Effects of low-molecular-weight organic acids on the dissolution of hydroxyapatite nanoparticles

Abstract

Hydroxyapatite nanoparticles (HANPs) have recently been advocated as a highly efficient and environmentally benign ‘green’ phosphorus (P) nanofertilizer in modern agriculture. However, knowledge of how low-molecular-weight organic acids (LMWOAs) secreted by plants in agricultural soils mediate the dissolution of HANPs and release of dissolved phosphate is nonexistent. Here, three of the most commonly occurring LMWOAs (acetic, oxalic, and citric acids) were evaluated for their roles in HANPs dissolution in both batch and column systems.

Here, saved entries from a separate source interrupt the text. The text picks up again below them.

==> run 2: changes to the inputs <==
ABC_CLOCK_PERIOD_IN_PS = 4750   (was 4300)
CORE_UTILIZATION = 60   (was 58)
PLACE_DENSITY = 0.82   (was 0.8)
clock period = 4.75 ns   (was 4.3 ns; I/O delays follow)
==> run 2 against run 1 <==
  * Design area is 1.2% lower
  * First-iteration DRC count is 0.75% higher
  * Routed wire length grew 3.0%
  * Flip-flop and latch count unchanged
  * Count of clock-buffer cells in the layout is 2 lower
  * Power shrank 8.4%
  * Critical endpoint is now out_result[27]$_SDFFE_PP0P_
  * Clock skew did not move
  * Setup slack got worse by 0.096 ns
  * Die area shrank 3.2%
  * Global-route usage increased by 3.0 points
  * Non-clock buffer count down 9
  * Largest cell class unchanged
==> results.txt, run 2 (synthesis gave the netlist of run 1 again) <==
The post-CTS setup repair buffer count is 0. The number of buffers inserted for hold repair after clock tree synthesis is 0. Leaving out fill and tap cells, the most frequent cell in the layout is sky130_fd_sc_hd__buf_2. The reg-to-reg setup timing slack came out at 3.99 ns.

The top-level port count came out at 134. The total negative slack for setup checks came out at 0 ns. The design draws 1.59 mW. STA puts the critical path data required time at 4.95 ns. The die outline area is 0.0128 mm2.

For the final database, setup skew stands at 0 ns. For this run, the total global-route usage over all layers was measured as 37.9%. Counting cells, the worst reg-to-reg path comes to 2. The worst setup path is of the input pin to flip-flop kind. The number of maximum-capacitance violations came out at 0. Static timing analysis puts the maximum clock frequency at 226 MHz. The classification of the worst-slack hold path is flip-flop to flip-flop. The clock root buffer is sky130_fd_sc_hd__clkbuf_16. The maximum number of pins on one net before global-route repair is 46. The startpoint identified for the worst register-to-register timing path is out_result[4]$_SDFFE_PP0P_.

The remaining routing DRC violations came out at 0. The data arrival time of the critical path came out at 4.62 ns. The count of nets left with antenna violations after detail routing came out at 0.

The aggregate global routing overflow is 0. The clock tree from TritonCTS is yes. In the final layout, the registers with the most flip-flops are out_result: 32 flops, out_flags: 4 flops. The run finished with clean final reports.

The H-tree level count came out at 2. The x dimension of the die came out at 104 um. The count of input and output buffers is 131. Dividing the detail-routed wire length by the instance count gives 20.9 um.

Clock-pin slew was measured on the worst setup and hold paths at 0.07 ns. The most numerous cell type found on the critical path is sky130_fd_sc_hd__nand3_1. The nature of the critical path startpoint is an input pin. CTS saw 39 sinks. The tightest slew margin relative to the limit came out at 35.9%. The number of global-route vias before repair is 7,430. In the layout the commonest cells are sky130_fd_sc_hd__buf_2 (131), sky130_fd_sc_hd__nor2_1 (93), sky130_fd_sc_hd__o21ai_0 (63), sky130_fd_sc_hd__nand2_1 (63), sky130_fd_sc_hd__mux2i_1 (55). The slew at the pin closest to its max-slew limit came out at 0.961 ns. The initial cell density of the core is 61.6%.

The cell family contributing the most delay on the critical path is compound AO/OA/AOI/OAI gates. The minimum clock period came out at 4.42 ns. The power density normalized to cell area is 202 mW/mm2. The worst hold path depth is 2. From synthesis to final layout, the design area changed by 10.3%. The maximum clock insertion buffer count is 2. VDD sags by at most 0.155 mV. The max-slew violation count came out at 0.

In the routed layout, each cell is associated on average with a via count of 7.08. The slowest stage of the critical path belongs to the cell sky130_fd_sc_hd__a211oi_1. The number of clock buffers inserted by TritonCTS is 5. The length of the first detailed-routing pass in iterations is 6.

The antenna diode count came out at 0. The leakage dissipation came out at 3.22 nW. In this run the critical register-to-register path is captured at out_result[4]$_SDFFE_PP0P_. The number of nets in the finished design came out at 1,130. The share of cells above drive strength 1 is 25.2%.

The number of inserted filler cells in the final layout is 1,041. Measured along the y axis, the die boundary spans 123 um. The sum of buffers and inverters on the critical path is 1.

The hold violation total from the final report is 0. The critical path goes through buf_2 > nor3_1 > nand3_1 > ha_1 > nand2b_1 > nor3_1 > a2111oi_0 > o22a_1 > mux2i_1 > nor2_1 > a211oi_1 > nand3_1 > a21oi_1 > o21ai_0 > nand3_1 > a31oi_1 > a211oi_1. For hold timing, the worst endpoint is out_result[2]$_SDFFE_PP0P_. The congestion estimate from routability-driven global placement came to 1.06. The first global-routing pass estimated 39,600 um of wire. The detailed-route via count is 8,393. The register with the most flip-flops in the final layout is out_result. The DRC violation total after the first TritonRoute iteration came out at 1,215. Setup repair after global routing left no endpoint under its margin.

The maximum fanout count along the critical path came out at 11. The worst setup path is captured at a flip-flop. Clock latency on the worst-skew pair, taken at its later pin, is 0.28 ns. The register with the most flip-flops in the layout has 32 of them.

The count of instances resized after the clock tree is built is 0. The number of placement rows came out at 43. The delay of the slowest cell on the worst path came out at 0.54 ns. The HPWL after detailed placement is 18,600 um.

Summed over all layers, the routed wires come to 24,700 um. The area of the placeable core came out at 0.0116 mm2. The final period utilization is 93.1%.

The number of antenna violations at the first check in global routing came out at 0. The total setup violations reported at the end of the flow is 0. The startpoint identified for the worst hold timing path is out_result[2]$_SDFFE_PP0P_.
`src/rtl/xlate_pkg.sv`:
```
package xlate_pkg;

  typedef enum logic [2:0] {
    ST_IDLE,
    ST_LOOK,
    ST_FETCH,
    ST_WAIT,
    ST_RESP
  } xl_state_e;

  typedef struct packed {
    logic sup;
    logic wr;
    logic rd;
  } xl_perm_t;

  function automatic logic perm_ok(xl_perm_t p, logic is_wr, logic is_priv);
    return (is_wr ? p.wr : p.rd) && (is_priv || !p.sup);
  endfunction

endpackage

```
`src/rtl/xlate_victim.sv`:
```
module xlate_victim #(
  parameter int WAYS  = 4,
  parameter int WAY_W = $clog2(WAYS)
) (
  input  logic             clk,
  input  logic             rst_n,
  input  logic             flush,
  input  logic             fill,
  input  logic [WAYS-1:0]  way_vld,
  output logic [WAY_W-1:0] victim
);
  logic [WAY_W-1:0] rr_q;

  always_comb begin
    logic found;
    found  = 1'b0;
    victim = rr_q;
    for (int w = 0; w < WAYS; w++) begin
      if (!way_vld[w] && !found) begin
        victim = WAY_W'(w);
        found  = 1'b1;
      end
    end
  end

  always_ff @(posedge clk or negedge rst_n) begin
    if (!rst_n)
      rr_q <= '0;
    else if (flush)
      rr_q <= '0;
    else if (fill)
      rr_q <= (victim == WAY_W'(WAYS - 1)) ? '0 : victim + 1'b1;
  end
endmodule

```
`src/rtl/xlate_tlb.sv`:
```
module xlate_tlb
  import xlate_pkg::*;
#(
  parameter int SETS  = 4,
  parameter int WAYS  = 4,
  parameter int TAG_W = 6,
  parameter int PPN_W = 6,
  localparam int IDX_W = $clog2(SETS),
  localparam int WAY_W = $clog2(WAYS)
) (
  input  logic             clk,
  input  logic             rst_n,
  input  logic             flush,
  input  logic [IDX_W-1:0] lk_idx,
  input  logic [TAG_W-1:0] lk_tag,
  output logic             lk_hit,
  output logic [PPN_W-1:0] lk_ppn,
  output xl_perm_t         lk_perm,
  input  logic             fill_en,
  input  logic [IDX_W-1:0] fill_idx,
  input  logic [TAG_W-1:0] fill_tag,
  input  logic [PPN_W-1:0] fill_ppn,
  input  xl_perm_t         fill_perm
);
  logic [WAYS-1:0]  vld_q  [SETS];
  logic [TAG_W-1:0] tag_q  [SETS][WAYS];
  logic [PPN_W-1:0] ppn_q  [SETS][WAYS];
  xl_perm_t         perm_q [SETS][WAYS];
  logic [WAY_W-1:0] vic    [SETS];

  for (genvar s = 0; s < SETS; s++) begin : g_set
    xlate_victim #(.WAYS(WAYS)) u_vic (
      .clk     (clk),
      .rst_n   (rst_n),
      .flush   (flush),
      .fill    (fill_en && !flush && (fill_idx == IDX_W'(s))),
      .way_vld (vld_q[s]),
      .victim  (vic[s])
    );
  end

  always_comb begin
    lk_hit  = 1'b0;
    lk_ppn  = '0;
    lk_perm = '0;
    for (int w = 0; w < WAYS; w++) begin
      if (vld_q[lk_idx][w] && (tag_q[lk_idx][w] == lk_tag) && !lk_hit) begin
        lk_hit  = 1'b1;
        lk_ppn  = ppn_q[lk_idx][w];
        lk_perm = perm_q[lk_idx][w];
      end
    end
  end

  always_ff @(posedge clk or negedge rst_n) begin
    if (!rst_n) begin
      for (int s = 0; s < SETS; s++) vld_q[s] <= '0;
    end else if (flush) begin
      for (int s = 0; s < SETS; s++) vld_q[s] <= '0;
    end else if (fill_en) begin
      vld_q[fill_idx][vic[fill_idx]] <= 1'b1;
    end
  end

  always_ff @(posedge clk) begin
    if (fill_en && !flush) begin
      tag_q[fill_idx][vic[fill_idx]]  <= fill_tag;
      ppn_q[fill_idx][vic[fill_idx]]  <= fill_ppn;
      perm_q[fill_idx][vic[fill_idx]] <= fill_perm;
    end
  end
endmodule

```
`src/rtl/addr_xlate_unit.sv`:
```
module addr_xlate_unit
  import xlate_pkg::*;
#(
  parameter int VA_W   = 14,
  parameter int OFS_W  = 6,
  parameter int PPN_W  = 6,
  parameter int SETS   = 4,
  parameter int WAYS   = 4,
  parameter int MEM_AW = 12
) (
  input  logic                   clk,
  input  logic                   rst_n,
  input  logic                   flush,
  input  logic [MEM_AW-1:0]      ptbase,
  input  logic                   req_valid,
  output logic                   req_ready,
  input  logic [VA_W-1:0]        req_va,
  input  logic                   req_write,
  input  logic                   req_priv,
  output logic                   rsp_valid,
  input  logic                   rsp_ready,
  output logic [PPN_W+OFS_W-1:0] rsp_pa,
  output logic                   rsp_hit,
  output logic                   rsp_pfault,
  output logic                   rsp_prot,
  output logic                   busy,
  output logic                   mem_req_valid,
  input  logic                   mem_req_ready,
  output logic [MEM_AW-1:0]      mem_req_addr,
  input  logic                   mem_rsp_valid,
  input  logic [PPN_W+3:0]       mem_rsp_data
);
  localparam int VPN_W = VA_W - OFS_W;
  localparam int IDX_W = $clog2(SETS);
  localparam int TAG_W = VPN_W - IDX_W;
  localparam int PA_W  = PPN_W + OFS_W;
  localparam int B_VLD = PPN_W;

  xl_state_e        state_q;
  logic [VA_W-1:0]  va_q;
  logic             wr_q, priv_q;
  logic [PA_W-1:0]  pa_q;
  logic             hit_q, pf_q, pr_q;

  logic [VPN_W-1:0] vpn;
  logic [OFS_W-1:0] ofs;
  logic             tlb_hit;
  logic [PPN_W-1:0] tlb_ppn;
  xl_perm_t         tlb_perm;
  logic             pte_vld;
  logic [PPN_W-1:0] pte_ppn;
  xl_perm_t         pte_perm;
  logic             fill_en;

  assign vpn      = va_q[VA_W-1:OFS_W];
  assign ofs      = va_q[OFS_W-1:0];
  assign pte_ppn  = mem_rsp_data[PPN_W-1:0];
  assign pte_vld  = mem_rsp_data[B_VLD];
  assign pte_perm = mem_rsp_data[PPN_W+3:PPN_W+1];
  assign fill_en  = (state_q == ST_WAIT) && mem_rsp_valid && pte_vld;

  xlate_tlb #(
    .SETS  (SETS),
    .WAYS  (WAYS),
    .TAG_W (TAG_W),
    .PPN_W (PPN_W)
  ) u_tlb (
    .clk       (clk),
    .rst_n     (rst_n),
    .flush     (flush),
    .lk_idx    (vpn[IDX_W-1:0]),
    .lk_tag    (vpn[VPN_W-1:IDX_W]),
    .lk_hit    (tlb_hit),
    .lk_ppn    (tlb_ppn),
    .lk_perm   (tlb_perm),
    .fill_en   (fill_en),
    .fill_idx  (vpn[IDX_W-1:0]),
    .fill_tag  (vpn[VPN_W-1:IDX_W]),
    .fill_ppn  (pte_ppn),
    .fill_perm (pte_perm)
  );

  assign req_ready     = (state_q == ST_IDLE);
  assign rsp_valid     = (state_q == ST_RESP);
  assign busy          = (state_q == ST_FETCH) || (state_q == ST_WAIT);
  assign mem_req_valid = (state_q == ST_FETCH);
  assign mem_req_addr  = ptbase + MEM_AW'(vpn);
  assign rsp_pa        = pa_q;
  assign rsp_hit       = hit_q;
  assign rsp_pfault    = pf_q;
  assign rsp_prot      = pr_q;

  always_ff @(posedge clk or negedge rst_n) begin
    if (!rst_n) begin
      state_q <= ST_IDLE;
      va_q    <= '0;
      wr_q    <= 1'b0;
      priv_q  <= 1'b0;
      pa_q    <= '0;
      hit_q   <= 1'b0;
      pf_q    <= 1'b0;
      pr_q    <= 1'b0;
    end else begin
      unique case (state_q)
        ST_IDLE: if (req_valid) begin
          va_q    <= req_va;
          wr_q    <= req_write;
          priv_q  <= req_priv;
          state_q <= ST_LOOK;
        end
        ST_LOOK: if (tlb_hit) begin
          hit_q   <= 1'b1;
          pf_q    <= 1'b0;
          pr_q    <= !perm_ok(tlb_perm, wr_q, priv_q);
          pa_q    <= perm_ok(tlb_perm, wr_q, priv_q) ? {tlb_ppn, ofs} : '0;
          state_q <= ST_RESP;
        end else begin
          state_q <= ST_FETCH;
        end
        ST_FETCH: if (mem_req_ready) state_q <= ST_WAIT;
        ST_WAIT: if (mem_rsp_valid) begin
          hit_q   <= 1'b0;
          pf_q    <= !pte_vld;
          pr_q    <= pte_vld && !perm_ok(pte_perm, wr_q, priv_q);
          pa_q    <= (pte_vld && perm_ok(pte_perm, wr_q, priv_q)) ? {pte_ppn, ofs} : '0;
          state_q <= ST_RESP;
        end
        ST_RESP: if (rsp_ready) state_q <= ST_IDLE;
        default: state_q <= ST_IDLE;
      endcase
    end
  end
endmodule

```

Particularly, O-isotopic ratios of dissolved phosphate during HANPs dissolution were measured to disentangle mechanisms controlling isotope fractionation. Our results reveal that in a batch system HANPs dissolution was very fast but the overall dissolution efficiency was low (≤30%), unlike in a column system where ∼100% dissolution was achieved. The low dissolution efficiency of HANPs in the batch system was due predominantly to rapid consumption of protons, whereas in the column system the HANPs were progressively dissolved by low pH LMWOAs and reaction products were eluted out. Regardless of LMWOA type and experimental system, the isotopically lighter phosphate (P¹⁶O₄) was preferentially released during the initial phases of dissolution and dissolved phosphate became gradually P¹⁸O₄-enriched with time. This fractionation was less in batch (−0.3‰ to +1.1‰) than in column (−1.3‰ to +1.1‰) systems due primarily to lower dissolution efficiency and higher P¹⁶O₄ and P¹⁸O₄ exchange between HANPs and dissolved phosphates. The Rayleigh model well described O-isotopic fractionation of dissolved phosphate under different LMWOAs. Overall, our findings provide important insights into the dissolution kinetics and O-isotopic evolution of phosphate-based NPs that are relevant to plant–soil systems particularly at the rhizosphere.